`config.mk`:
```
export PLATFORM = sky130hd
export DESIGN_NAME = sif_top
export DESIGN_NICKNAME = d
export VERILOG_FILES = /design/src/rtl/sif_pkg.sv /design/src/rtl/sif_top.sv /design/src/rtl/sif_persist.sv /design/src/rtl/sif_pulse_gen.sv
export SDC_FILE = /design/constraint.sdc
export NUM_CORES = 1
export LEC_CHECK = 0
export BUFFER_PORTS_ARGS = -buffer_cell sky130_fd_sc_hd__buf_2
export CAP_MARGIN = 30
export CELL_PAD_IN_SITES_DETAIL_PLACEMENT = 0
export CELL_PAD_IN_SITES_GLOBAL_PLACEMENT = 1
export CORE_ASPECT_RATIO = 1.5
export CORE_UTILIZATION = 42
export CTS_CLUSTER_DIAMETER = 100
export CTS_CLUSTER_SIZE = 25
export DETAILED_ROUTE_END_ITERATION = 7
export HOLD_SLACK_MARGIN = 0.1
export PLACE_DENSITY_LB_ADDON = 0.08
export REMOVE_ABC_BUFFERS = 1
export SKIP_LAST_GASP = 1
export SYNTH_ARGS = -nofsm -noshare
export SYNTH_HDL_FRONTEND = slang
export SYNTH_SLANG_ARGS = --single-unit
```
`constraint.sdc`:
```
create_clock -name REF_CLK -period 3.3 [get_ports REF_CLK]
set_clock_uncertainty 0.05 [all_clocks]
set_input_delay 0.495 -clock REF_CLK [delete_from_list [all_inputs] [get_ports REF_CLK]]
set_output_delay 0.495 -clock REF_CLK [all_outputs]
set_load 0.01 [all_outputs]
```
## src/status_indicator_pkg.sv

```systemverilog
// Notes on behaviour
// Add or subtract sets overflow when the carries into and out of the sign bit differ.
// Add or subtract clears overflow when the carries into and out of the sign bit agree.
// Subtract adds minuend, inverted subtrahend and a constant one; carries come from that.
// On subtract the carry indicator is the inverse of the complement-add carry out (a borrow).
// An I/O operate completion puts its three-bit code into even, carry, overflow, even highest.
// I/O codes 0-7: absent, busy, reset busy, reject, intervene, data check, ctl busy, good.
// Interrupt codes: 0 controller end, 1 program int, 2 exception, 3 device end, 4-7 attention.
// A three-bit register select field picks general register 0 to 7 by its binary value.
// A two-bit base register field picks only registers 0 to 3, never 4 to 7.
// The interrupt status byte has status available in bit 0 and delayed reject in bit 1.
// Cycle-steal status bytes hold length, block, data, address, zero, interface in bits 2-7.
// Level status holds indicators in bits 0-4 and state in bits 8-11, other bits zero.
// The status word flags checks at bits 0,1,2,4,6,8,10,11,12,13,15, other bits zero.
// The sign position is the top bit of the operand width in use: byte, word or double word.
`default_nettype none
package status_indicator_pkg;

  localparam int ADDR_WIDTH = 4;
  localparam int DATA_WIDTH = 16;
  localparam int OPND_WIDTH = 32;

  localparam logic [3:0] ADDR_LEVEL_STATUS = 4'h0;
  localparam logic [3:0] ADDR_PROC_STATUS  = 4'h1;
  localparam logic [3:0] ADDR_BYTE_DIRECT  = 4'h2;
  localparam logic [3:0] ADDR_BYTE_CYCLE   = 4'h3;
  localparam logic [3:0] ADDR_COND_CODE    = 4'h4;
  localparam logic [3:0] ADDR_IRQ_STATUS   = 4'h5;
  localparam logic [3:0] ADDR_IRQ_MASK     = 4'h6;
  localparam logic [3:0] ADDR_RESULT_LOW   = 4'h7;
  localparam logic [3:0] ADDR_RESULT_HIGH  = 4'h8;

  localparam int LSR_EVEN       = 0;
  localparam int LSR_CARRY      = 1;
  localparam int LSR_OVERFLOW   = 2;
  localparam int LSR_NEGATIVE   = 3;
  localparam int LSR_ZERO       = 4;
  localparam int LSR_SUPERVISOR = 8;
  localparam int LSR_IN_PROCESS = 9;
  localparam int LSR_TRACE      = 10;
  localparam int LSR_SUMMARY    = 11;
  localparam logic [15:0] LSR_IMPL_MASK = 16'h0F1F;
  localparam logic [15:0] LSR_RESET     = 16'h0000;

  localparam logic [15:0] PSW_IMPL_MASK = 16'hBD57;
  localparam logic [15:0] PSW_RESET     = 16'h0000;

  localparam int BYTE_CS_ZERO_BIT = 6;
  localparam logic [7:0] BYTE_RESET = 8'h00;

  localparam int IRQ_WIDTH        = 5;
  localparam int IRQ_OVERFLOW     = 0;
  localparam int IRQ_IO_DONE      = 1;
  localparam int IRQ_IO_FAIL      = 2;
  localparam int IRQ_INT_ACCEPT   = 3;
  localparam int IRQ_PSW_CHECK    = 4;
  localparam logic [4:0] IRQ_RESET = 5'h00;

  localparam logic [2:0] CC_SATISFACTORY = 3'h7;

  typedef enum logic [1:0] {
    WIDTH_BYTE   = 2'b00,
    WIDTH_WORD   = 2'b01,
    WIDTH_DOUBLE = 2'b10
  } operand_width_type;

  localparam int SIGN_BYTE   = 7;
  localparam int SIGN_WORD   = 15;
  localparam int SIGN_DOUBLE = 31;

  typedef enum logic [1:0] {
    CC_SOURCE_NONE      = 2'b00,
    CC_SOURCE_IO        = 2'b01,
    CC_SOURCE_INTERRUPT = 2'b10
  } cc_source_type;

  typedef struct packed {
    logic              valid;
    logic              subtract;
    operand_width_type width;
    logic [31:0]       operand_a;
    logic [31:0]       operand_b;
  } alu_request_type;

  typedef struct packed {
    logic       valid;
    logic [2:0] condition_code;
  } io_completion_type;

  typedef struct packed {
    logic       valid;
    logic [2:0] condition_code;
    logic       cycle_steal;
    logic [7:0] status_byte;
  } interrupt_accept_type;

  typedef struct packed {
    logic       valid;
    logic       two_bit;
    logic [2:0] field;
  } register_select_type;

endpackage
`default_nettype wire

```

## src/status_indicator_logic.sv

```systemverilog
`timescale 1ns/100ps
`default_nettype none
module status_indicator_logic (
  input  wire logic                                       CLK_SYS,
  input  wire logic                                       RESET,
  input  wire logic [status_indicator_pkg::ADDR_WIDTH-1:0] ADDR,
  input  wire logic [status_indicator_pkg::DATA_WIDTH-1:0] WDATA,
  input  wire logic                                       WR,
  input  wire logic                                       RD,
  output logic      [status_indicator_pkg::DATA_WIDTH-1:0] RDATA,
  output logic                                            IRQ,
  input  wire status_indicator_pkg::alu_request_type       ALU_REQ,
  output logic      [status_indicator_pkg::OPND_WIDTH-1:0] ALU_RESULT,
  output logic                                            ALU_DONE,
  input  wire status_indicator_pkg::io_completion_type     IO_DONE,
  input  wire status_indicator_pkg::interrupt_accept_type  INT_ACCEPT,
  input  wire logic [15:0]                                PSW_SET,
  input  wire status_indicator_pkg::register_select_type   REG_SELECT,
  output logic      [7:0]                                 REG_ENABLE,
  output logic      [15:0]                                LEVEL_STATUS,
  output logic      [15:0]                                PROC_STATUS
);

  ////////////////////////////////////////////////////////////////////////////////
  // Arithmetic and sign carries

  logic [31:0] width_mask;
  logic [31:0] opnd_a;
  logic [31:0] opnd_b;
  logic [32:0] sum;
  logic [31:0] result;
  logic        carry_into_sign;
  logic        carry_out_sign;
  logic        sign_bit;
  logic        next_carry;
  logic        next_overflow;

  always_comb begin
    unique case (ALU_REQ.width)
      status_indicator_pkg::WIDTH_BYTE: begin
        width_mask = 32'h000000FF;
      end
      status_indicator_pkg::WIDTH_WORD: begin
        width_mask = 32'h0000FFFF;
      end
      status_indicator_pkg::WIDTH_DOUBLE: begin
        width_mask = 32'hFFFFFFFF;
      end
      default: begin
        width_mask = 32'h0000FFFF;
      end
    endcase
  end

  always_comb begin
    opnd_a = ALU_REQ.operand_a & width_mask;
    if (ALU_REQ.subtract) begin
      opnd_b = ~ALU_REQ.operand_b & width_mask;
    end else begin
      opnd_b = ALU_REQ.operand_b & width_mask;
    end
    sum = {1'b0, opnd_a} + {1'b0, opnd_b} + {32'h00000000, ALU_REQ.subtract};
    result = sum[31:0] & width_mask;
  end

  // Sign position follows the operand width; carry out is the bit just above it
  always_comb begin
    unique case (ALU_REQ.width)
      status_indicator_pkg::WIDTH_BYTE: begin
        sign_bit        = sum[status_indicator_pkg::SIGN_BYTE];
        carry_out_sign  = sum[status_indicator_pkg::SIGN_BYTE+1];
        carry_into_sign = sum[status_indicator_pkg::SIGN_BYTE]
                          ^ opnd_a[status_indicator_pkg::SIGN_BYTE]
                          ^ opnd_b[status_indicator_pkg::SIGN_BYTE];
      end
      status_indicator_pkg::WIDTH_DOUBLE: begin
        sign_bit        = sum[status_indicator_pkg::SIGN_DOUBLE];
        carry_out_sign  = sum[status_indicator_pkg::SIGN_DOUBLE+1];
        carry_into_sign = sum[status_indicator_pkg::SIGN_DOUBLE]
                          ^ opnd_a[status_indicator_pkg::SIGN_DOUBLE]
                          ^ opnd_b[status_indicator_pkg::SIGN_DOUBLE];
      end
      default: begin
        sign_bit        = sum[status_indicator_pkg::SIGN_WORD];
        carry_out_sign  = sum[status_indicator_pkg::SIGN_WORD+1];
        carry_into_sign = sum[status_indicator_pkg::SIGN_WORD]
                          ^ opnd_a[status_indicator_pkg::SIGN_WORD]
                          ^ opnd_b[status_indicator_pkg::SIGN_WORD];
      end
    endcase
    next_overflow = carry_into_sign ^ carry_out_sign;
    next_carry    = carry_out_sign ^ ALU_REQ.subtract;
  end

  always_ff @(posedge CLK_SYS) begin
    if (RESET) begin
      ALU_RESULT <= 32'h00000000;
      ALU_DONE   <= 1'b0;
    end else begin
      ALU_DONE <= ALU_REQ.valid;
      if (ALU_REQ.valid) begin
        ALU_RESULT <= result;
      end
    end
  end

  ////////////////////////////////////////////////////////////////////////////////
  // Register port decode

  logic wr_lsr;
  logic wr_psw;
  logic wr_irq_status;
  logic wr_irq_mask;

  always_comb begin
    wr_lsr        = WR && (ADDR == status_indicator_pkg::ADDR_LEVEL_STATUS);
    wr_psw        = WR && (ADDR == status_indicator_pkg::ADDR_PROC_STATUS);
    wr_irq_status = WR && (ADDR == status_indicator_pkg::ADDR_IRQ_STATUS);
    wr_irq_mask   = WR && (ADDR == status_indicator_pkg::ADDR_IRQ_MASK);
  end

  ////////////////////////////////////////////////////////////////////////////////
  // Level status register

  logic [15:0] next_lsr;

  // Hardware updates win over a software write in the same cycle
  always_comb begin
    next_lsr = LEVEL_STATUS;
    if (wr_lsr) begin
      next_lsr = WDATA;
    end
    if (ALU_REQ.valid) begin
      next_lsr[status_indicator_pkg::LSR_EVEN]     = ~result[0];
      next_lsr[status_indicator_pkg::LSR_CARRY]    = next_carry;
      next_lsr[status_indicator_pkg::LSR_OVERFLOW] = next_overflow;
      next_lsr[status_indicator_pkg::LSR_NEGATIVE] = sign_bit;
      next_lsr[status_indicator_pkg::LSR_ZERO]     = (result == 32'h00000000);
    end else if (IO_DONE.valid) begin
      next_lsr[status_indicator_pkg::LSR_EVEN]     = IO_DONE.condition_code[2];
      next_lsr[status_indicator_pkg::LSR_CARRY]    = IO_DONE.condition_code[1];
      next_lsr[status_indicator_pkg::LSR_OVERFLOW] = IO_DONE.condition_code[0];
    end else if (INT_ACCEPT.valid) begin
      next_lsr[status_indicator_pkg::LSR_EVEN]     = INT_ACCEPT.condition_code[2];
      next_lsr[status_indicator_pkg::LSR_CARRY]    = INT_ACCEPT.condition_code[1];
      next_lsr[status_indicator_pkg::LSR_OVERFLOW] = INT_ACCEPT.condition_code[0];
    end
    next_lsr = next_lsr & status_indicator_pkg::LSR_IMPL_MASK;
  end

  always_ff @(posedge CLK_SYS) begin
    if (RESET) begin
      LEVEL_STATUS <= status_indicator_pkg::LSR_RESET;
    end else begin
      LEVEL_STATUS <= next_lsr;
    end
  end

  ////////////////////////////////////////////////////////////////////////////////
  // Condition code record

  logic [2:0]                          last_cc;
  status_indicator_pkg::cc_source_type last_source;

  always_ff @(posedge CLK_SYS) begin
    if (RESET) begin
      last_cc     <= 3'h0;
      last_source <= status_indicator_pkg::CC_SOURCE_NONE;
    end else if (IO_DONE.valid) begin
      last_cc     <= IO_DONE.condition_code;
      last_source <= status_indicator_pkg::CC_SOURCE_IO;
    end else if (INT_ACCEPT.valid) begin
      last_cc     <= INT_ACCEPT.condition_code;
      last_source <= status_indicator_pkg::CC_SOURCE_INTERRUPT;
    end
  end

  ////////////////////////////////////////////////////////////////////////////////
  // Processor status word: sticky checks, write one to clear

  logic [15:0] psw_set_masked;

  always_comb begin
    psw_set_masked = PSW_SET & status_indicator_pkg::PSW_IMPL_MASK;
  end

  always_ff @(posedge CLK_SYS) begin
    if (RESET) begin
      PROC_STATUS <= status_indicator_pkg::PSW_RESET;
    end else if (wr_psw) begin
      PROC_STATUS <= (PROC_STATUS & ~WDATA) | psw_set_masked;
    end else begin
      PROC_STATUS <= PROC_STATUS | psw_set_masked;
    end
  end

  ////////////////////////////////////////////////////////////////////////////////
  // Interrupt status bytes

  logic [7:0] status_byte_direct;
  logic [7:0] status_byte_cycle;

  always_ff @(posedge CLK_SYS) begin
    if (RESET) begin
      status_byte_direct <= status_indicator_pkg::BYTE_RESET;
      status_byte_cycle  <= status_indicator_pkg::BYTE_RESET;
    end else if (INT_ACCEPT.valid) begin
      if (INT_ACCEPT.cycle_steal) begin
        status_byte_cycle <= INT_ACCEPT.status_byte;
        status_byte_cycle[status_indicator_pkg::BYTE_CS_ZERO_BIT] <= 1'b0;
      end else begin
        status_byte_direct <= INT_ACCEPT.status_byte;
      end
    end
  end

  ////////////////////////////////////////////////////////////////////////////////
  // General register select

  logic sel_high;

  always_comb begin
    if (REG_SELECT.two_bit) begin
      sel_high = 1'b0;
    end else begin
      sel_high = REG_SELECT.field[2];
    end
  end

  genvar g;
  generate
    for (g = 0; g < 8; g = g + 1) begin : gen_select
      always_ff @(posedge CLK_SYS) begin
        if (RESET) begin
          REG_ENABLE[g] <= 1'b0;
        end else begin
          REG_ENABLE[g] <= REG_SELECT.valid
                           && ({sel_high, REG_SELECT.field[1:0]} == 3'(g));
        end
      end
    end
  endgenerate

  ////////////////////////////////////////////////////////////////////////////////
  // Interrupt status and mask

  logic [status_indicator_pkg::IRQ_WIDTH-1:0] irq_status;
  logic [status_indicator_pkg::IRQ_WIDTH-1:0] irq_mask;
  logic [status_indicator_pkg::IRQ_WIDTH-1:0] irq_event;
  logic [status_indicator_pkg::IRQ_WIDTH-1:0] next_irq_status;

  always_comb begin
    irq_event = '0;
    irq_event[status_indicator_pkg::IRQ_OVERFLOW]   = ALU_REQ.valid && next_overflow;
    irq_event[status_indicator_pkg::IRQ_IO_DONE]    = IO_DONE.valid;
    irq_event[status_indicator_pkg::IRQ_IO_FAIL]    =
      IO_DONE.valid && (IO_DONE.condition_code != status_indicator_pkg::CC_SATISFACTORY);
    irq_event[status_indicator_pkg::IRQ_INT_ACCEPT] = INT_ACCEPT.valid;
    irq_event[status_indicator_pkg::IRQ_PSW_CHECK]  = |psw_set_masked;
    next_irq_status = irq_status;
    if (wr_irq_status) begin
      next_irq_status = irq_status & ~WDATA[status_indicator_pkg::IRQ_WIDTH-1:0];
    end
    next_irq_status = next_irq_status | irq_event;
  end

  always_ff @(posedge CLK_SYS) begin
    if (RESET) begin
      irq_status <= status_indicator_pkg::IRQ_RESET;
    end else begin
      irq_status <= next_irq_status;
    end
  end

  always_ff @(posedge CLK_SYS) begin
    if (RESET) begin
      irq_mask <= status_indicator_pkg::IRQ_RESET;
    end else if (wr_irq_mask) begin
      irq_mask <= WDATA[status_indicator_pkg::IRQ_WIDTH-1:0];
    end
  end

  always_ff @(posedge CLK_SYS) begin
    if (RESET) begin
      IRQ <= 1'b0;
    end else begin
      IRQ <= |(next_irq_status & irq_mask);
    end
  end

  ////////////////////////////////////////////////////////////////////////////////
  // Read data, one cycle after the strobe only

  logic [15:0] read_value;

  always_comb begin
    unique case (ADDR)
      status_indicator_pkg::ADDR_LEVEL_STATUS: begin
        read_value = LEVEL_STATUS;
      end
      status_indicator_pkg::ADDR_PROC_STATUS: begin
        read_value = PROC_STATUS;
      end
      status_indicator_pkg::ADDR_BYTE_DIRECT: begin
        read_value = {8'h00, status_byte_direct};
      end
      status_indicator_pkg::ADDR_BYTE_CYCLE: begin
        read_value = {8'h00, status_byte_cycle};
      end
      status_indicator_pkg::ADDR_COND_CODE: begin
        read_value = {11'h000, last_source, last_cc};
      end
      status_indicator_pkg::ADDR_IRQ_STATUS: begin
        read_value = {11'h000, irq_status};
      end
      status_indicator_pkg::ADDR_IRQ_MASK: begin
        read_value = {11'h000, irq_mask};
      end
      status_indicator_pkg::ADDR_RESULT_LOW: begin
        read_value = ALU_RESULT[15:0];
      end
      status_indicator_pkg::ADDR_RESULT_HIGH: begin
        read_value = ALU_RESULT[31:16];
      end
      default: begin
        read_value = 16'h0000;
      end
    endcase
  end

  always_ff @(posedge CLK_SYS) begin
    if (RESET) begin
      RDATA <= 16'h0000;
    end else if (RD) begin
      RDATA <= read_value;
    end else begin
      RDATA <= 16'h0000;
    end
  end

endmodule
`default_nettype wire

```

· · ·

EXERCISE DETAILS:
Count how many lines of the listing include "only". Nothing but the number is wanted.

YOUR RESPONSE:
2